This project aims to produce an implementation of the CTDB protocol described in the Samba & Clustering page
Sven Oehme (project leader) Andrew Tridgell (technical lead) Alexander Bokovoy Aleksey Fedoseev Jim McDonough Peter Somogyi
The initial work will focus on an implementation as part of tdb itself. Integration with the Samba source tree will happen at a later date. Work will probably happen in a bzr tree, but the details have not been worked out yet. Check back here for updates.
We want CTDB to be very fast on hardware that supports fast messaging. In particular we are interested in good use of infiniband adapters, where we expect to get messaging latencies of the order of 3 to 5 microseconds.
From discussions so far it looks like the 'verbs' API, perhaps with a modification to allow us to hook it into epoll(), will be the right choice. Basic information on this API is available at https://openib.org/tiki/tiki-index.php
The basic features we want from a messaging API are:
- low latency. We would like to get it down to just a few microseconds per message. Messages will vary in size, but typically be small (say between 64 and 512 bytes).
- non-blocking. We would really like an API that hooks into poll, so we can use epoll(), poll() or select().

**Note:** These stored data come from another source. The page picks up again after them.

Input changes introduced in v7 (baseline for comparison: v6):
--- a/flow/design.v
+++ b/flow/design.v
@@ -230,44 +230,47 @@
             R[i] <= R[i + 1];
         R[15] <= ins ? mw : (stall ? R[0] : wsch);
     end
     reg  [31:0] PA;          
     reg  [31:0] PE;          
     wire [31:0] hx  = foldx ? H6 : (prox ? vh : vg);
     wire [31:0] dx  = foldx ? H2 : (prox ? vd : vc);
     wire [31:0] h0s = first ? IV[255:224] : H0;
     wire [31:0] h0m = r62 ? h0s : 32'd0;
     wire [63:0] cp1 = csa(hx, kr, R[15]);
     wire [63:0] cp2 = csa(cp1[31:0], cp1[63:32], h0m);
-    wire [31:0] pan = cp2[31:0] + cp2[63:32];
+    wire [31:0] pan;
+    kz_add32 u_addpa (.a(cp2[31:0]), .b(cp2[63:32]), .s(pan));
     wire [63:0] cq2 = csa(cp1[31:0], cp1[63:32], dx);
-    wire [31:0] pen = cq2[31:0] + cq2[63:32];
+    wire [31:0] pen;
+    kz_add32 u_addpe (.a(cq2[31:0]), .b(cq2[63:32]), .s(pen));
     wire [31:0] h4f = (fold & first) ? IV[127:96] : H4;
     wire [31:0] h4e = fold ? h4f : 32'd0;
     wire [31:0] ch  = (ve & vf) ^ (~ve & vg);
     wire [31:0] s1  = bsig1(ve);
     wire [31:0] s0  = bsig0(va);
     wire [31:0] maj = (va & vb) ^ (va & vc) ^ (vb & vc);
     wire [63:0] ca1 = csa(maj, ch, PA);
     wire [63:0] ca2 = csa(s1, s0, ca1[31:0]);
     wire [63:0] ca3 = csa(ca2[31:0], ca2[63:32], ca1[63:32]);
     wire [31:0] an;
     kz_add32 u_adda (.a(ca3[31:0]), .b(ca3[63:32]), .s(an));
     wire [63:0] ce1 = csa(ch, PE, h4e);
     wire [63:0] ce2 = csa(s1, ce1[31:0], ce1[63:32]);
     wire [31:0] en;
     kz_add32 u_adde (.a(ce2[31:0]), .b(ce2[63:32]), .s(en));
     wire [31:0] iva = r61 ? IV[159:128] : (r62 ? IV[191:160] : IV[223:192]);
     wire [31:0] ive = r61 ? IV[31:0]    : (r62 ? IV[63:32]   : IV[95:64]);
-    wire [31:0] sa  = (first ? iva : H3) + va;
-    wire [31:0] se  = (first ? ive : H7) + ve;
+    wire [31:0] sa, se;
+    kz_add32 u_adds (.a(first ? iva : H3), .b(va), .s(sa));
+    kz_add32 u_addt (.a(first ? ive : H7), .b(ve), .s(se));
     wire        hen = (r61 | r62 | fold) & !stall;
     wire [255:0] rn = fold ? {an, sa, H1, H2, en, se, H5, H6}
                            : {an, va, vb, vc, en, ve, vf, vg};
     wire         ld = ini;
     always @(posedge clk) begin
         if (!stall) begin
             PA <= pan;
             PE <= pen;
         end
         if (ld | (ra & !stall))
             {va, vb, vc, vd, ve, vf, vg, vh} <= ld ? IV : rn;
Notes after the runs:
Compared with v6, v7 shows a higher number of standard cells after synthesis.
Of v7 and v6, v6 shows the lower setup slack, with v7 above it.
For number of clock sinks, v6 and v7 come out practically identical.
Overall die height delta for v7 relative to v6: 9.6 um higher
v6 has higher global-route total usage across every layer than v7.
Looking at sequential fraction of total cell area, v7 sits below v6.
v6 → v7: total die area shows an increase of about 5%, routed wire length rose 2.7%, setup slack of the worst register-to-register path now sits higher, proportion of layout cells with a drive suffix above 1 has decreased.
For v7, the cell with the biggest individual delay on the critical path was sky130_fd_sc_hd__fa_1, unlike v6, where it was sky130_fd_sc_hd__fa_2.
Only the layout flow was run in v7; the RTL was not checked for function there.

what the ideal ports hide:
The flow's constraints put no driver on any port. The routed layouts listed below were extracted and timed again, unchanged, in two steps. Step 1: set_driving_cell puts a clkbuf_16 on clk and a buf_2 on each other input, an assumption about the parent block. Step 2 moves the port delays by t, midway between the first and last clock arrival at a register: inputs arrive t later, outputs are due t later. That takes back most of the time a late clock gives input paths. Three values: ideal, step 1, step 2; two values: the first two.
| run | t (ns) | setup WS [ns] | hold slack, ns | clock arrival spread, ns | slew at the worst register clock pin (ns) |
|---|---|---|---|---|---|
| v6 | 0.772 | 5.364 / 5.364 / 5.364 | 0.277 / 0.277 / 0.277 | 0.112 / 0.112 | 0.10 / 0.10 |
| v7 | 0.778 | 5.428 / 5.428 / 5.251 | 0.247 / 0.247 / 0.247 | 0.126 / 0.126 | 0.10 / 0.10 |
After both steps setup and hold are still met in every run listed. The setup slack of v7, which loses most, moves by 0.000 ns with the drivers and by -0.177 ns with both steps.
Source: an optimization exercise on an open RTL-to-GDS flow (aim: small area, a short achievable clock period and few clock cycles). Production flows keep margins and buffers that such runs may drop.
Only simulation tests tie the RTL to the original design; equivalence was not proved.
No activity file was given, so power comes from the tool's default toggle rates.

## flow/design.v (module list and top-level ports; edited modules follow where they fit)
// module crc_unit: 611 lines
// module crc_block: 320 lines
module crc_block (
    input  wire        clk,
    input  wire        rst_n,
    input  wire        bus_valid,
    input  wire        bus_write,
    input  wire [11:0] bus_addr,
    input  wire [1:0]  bus_size,
    input  wire [31:0] bus_wdata,
    output wire        bus_ready,
    output reg         bus_rvalid,
    output wire [31:0] bus_rdata,
    output wire        irq_crc
);
  // ...
==> flow/run.sh <==
#!/bin/bash
# synth_recipe.tcl (not shown) runs the flow's synth.tcl, then flattens the netlist and writes it again
# the make line also repeats each setting of config.mk as NAME=value (left out here)
make -C /OpenROAD-flow-scripts/flow DESIGN_CONFIG=/design/flow/config.mk WORK_HOME=/design/flow/orfs CLKGATE_MAP_FILE= SYNTH_SCRIPT=/design/flow/synth_recipe.tcl finish
==> flow/config.mk <==
export PLATFORM = sky130hd
export DESIGN_NAME = crc_block
export DESIGN_NICKNAME = crc_block
export VERILOG_FILES = /design/flow/design.v
export SDC_FILE = /design/flow/constraint.sdc
export NUM_CORES = 4
export LEC_CHECK = 0
export CAP_MARGIN = 30
export CORE_MARGIN = 2
export CORE_UTILIZATION = 30
export PLACE_DENSITY = 0.5
export SLEW_MARGIN = 40
==> flow/constraint.sdc <==
create_clock -name core_clock -period 14.0 [get_ports {clk}]
set_input_delay 2.8000 -clock core_clock [delete_from_list [all_inputs] [get_ports {clk}]]
set_output_delay 2.8000 -clock core_clock [all_outputs]
set_load 0.01 [all_outputs]
==> out/results.txt, run 1 <==
The tools report the overall power consumption as 0.00975 W. The logs give 147 for the number of clock-tree buffers in the layout and 0.00476 W for the power of the combinational group. Of the post-synthesis cell area, the part taken by muxes is 2.44%. The number of antenna diodes in the final layout is 6. Summed over all nets, wire length on met3 after detailed routing comes to 24200 um. The logic depth of the worst path, buffers included was 4; the placement row count was 153.

Once placement finished, the instance area stood at 0.0566 sq mm. The post-layout minimum cycle time was 6.56 ns; the number of CTS-inserted buffers was 94. The net switching fraction of the power is 42.8%, and the aggregate global routing overflow is 0.

The non-clock buffer contribution to total cell area was 4.91%. The commonest cells after synthesis are nand2_1, xnor2_1, dfxtp_1. The worst path meets setup with 7.44 ns of slack. The run finished with no timing, DRC or antenna violations.

TritonCTS built the clock tree. The number of port buffers was 82. The number of flip-flops and latches came out at 804. For the placed instance count, the log shows 8307.

The count of placed standard cells in the final layout, fillers left out was 8487; the I/O pin total was 85. Ranked by flip-flop count, first place goes to g_slot.val. The tool flagged a number of max-cap violations equal to 0. Derived from the worst setup path, the maximum achievable clock frequency is 152 MHz.

In this run the horizontal extent of the chip is 423 um. Counting the fill cells in the layout gives 18100. The tapcell count came out at 2325. Wires add up to 273000 um. The first detailed-routing pass ran for 14 iterations. Setup violations remaining at the end of the flow were counted as 0. After the last flow step, the layout net total stands at 6133. The remaining number of nets flagged by the antenna check after routing was 0. The number of logic inverters in the finished layout is 13. The terminating pin of the worst hold path is bus_rvalid$_SDFF_PN0_. The share of Yosys cell area claimed by the top area cell type was 28.1%; the first-pass GRT wire length was 376000 um. Global routing consumed, on the met3 layer, 5.75% of the routing resources.
Testbench counts, summed over its fixed seeds: cycles 7,521.
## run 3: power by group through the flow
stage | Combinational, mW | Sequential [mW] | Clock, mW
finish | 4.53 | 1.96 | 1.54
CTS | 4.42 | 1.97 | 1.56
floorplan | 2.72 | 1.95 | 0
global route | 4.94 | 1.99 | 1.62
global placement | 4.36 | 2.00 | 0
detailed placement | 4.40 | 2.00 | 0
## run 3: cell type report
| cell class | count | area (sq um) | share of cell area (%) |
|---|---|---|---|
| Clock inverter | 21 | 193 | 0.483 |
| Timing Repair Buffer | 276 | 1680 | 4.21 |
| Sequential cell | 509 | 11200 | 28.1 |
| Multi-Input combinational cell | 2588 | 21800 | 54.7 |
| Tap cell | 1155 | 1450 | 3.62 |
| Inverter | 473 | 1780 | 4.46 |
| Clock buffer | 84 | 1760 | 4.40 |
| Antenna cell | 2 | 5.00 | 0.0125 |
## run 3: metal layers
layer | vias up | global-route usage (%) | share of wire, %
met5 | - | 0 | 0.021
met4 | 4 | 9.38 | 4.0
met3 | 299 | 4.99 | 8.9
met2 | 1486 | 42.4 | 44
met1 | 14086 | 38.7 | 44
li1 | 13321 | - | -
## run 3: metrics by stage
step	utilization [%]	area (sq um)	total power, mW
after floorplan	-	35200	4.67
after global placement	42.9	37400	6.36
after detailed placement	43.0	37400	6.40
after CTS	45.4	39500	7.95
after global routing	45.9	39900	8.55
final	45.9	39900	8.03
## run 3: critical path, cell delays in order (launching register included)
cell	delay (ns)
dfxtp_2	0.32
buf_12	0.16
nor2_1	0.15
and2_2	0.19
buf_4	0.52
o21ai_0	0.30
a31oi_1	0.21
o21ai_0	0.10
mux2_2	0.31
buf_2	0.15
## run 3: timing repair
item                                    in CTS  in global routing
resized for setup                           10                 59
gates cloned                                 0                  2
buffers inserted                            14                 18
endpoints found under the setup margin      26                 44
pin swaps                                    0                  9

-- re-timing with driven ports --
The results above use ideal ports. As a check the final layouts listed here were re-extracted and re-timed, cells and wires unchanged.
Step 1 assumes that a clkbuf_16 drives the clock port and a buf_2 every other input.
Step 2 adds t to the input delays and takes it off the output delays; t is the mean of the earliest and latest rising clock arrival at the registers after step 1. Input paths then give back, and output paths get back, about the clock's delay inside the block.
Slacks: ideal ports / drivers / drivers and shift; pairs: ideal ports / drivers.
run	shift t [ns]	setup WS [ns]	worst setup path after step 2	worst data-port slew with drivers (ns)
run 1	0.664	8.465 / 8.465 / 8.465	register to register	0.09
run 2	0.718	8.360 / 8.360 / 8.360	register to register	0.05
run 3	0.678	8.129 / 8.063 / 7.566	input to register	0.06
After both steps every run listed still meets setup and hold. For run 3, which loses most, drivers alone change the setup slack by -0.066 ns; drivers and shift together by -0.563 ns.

- If we can't have an API that hooks into poll() or epoll(), then a callback or signal based API would do if the overheads are small enough. In the same code we also need to be working on a unix domain socket (datagram socket) so we'd like the overhead of dealing with both the infiniband messages and the local datagrams to be low.
- What we definately don't want to use is an API that chews a lot of CPU. So we don't want to be spinning in userspace on a set of mapped registers in the hope that a message might come along. The CPU will be needed for other tasks. Using mapped registers for send would probably be fine, but we'd probably need some kernel mediated mechanism for receive unless you can suggest a way to avoid it.
- ideally we'd have reliable delivery, or at least be told when delivery has failed on a send, but if that is too expensive then we'll do our own reliable delivery mechanism.
- we need to be able to add/remove nodes from the cluster. The Samba clustering code will have its own recovery protocol.
- a 'message' like API would suite us better than a 'remote DMA' style API, unless the remote DMA API is significantly more efficient. Ring buffers would be fine.